Chicken, cooked, diced/shredded

1 cup

Cheddar cheese, shredded 

¼ cup

Cilantro, chopped



Roasting vegetables:
  • Preheat oven to 400˚F.
  • Cut vegetables into medium size chunks about the size of a quarter (they will shrink as they cook).
  • In medium-size bowl, add oil, salt and pepper.
  • Then toss chopped vegetables until they are evenly coated with oil and spices.
  • Place vegetables on lightly greased baking sheet.
  • Roast in oven for about 20-30 minutes, or until caramelized.
  • Remove from oven, allow to cool.


  • Heat oven to 400°F. Mist a 9×13-inch baking dish with cooking spray; set aside.
  • In a large bowl combine; roasted vegetables, corn, black beans, cilantro, and chicken.
  • Pour ½ cup of enchilada sauce in the baking dish, and spread until the bottom of the dish is evenly coated. Top with a layer of about 4 tortillas, so that the entire dish is covered.
  • Top evenly with ⅓ of the chicken mixture.
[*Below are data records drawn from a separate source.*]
<file path="config.mk">
export PLATFORM = sky130hd
export DESIGN_NAME = hazard_scoreboard
export DESIGN_NICKNAME = d
export VERILOG_FILES = /design/src/rtl/hazard_scoreboard.sv
export SDC_FILE = /design/constraint.sdc
export NUM_CORES = 1
export LEC_CHECK = 0
export ABC_AREA = 1
export BUFFER_PORTS_ARGS = -buffer_cell sky130_fd_sc_hd__clkbuf_2
export CAP_MARGIN = 20
export CORE_MARGIN = 5
export CORE_UTILIZATION = 30
export CTS_CLUSTER_DIAMETER = 60
export DETAILED_ROUTE_END_ITERATION = 12
export GPL_TIMING_DRIVEN = 0
export PLACE_DENSITY = 0.55
export SYNTH_ARGS = -nofsm -noshare
export SYNTH_HDL_FRONTEND = slang
export SYNTH_SLANG_ARGS = --single-unit
export TNS_END_PERCENT = 50
</file>
<file path="constraint.sdc">
create_clock -name clk -period 1.6 [get_ports clk]
set_input_delay 0.08 -clock clk [delete_from_list [all_inputs] [get_ports clk]]
set_output_delay 0.08 -clock clk [all_outputs]
set_load 0.01 [all_outputs]
</file>
===== src/rtl/seg_button_io.sv =====
// Front-panel I/O: scans a 2-digit hex display register onto a common-anode
// 7-segment display and debounces two active-low push-buttons.
module seg_button_io #(
  parameter int SCAN_DIV        = 20000,
  parameter int DEBOUNCE_CYCLES = 2000000
) (
  input  logic        clk,
  input  logic        reset,
  input  logic        disp_we,
  input  logic [10:0] disp_wdata,
  output logic [10:0] disp_rdata,
  input  logic [1:0]  buttons_i,
  output logic [1:0]  btn_state_o,
  output logic [1:0]  btn_press_o,
  output logic [7:0]  SEG_o,
  output logic [1:0]  COM_o
);
  localparam int SW = $clog2(SCAN_DIV);
  localparam int DW = $clog2(DEBOUNCE_CYCLES);
  localparam logic [SW-1:0] SCAN_LAST = SW'(SCAN_DIV - 1);
  localparam logic [DW-1:0] DEB_LAST  = DW'(DEBOUNCE_CYCLES - 1);

  // Active-low segments {g,f,e,d,c,b,a}.
  function automatic logic [6:0] hex7(input logic [3:0] v);
    case (v)
      4'h0: hex7 = 7'h40;
      4'h1: hex7 = 7'h79;
      4'h2: hex7 = 7'h24;
      4'h3: hex7 = 7'h30;
      4'h4: hex7 = 7'h19;
      4'h5: hex7 = 7'h12;
      4'h6: hex7 = 7'h02;
      4'h7: hex7 = 7'h78;
      4'h8: hex7 = 7'h00;
      4'h9: hex7 = 7'h10;
      4'hA: hex7 = 7'h08;
      4'hB: hex7 = 7'h03;
      4'hC: hex7 = 7'h46;
      4'hD: hex7 = 7'h21;
      4'hE: hex7 = 7'h06;
      default: hex7 = 7'h0E;
    endcase
  endfunction

  logic [10:0]   disp_q, disp_d;
  logic [SW-1:0] scan_q, scan_d;
  logic          digit_q, digit_d;
  logic [7:0]    seg_q, seg_d;
  logic [1:0]    com_q, com_d;
  logic [3:0]    nib;
  logic          dp;

  always_comb begin
    disp_d  = disp_we ? disp_wdata : disp_q;
    scan_d  = scan_q + SW'(1);
    digit_d = digit_q;
    if (scan_q == SCAN_LAST) begin
      scan_d  = '0;
      digit_d = ~digit_q;
    end
    nib   = digit_q ? disp_q[7:4] : disp_q[3:0];
    dp    = digit_q ? disp_q[9]   : disp_q[8];
    seg_d = 8'hFF;
    com_d = 2'b11;
    if (disp_q[10]) begin
      seg_d = {~dp, hex7(nib)};
      com_d = digit_q ? 2'b01 : 2'b10;
    end
  end

  logic [1:0]    sync1_q, sync2_q, stable_q, stable_d, press_q, press_d, s;
  logic [DW-1:0] cnt_q [2];
  logic [DW-1:0] cnt_d [2];

  assign s = ~sync2_q;

  // A change is accepted only after DEBOUNCE_CYCLES consecutive differing samples.
  always_comb begin
    stable_d = stable_q;
    press_d  = 2'b00;
    for (int i = 0; i < 2; i++) begin
      cnt_d[i] = '0;
      if (s[i] != stable_q[i]) begin
        if (cnt_q[i] == DEB_LAST) begin
          stable_d[i] = s[i];
          press_d[i]  = s[i];
        end else begin
          cnt_d[i] = cnt_q[i] + DW'(1);
        end
      end
    end
  end

  always_ff @(posedge clk) begin
    if (reset) begin
      disp_q   <= 11'h400;
      scan_q   <= '0;
      digit_q  <= 1'b0;
      seg_q    <= 8'hFF;
      com_q    <= 2'b11;
      sync1_q  <= 2'b11;
      sync2_q  <= 2'b11;
      stable_q <= 2'b00;
      press_q  <= 2'b00;
      for (int i = 0; i < 2; i++) cnt_q[i] <= '0;
    end else begin
      disp_q   <= disp_d;
      scan_q   <= scan_d;
      digit_q  <= digit_d;
      seg_q    <= seg_d;
      com_q    <= com_d;
      sync1_q  <= buttons_i;
      sync2_q  <= sync1_q;
      stable_q <= stable_d;
      press_q  <= press_d;
      for (int i = 0; i < 2; i++) cnt_q[i] <= cnt_d[i];
    end
  end

  assign disp_rdata  = disp_q;
  assign SEG_o       = seg_q;
  assign COM_o       = com_q;
  assign btn_state_o = stable_q;
  assign btn_press_o = press_q;

endmodule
Repeat with another layer of tortillas and chicken mixture.
  • Followed by a final layer of tortillas, chicken mixture, the remaining enchilada sauce, and top with cheese.
  • Cover the pan with aluminum foil, then bake for 20 minutes.
  • Remove pan and remove aluminum foil. Uncover and bake for 10 more minutes, until the cheese is thoroughly melted.
  • Remove from the oven and serve warm.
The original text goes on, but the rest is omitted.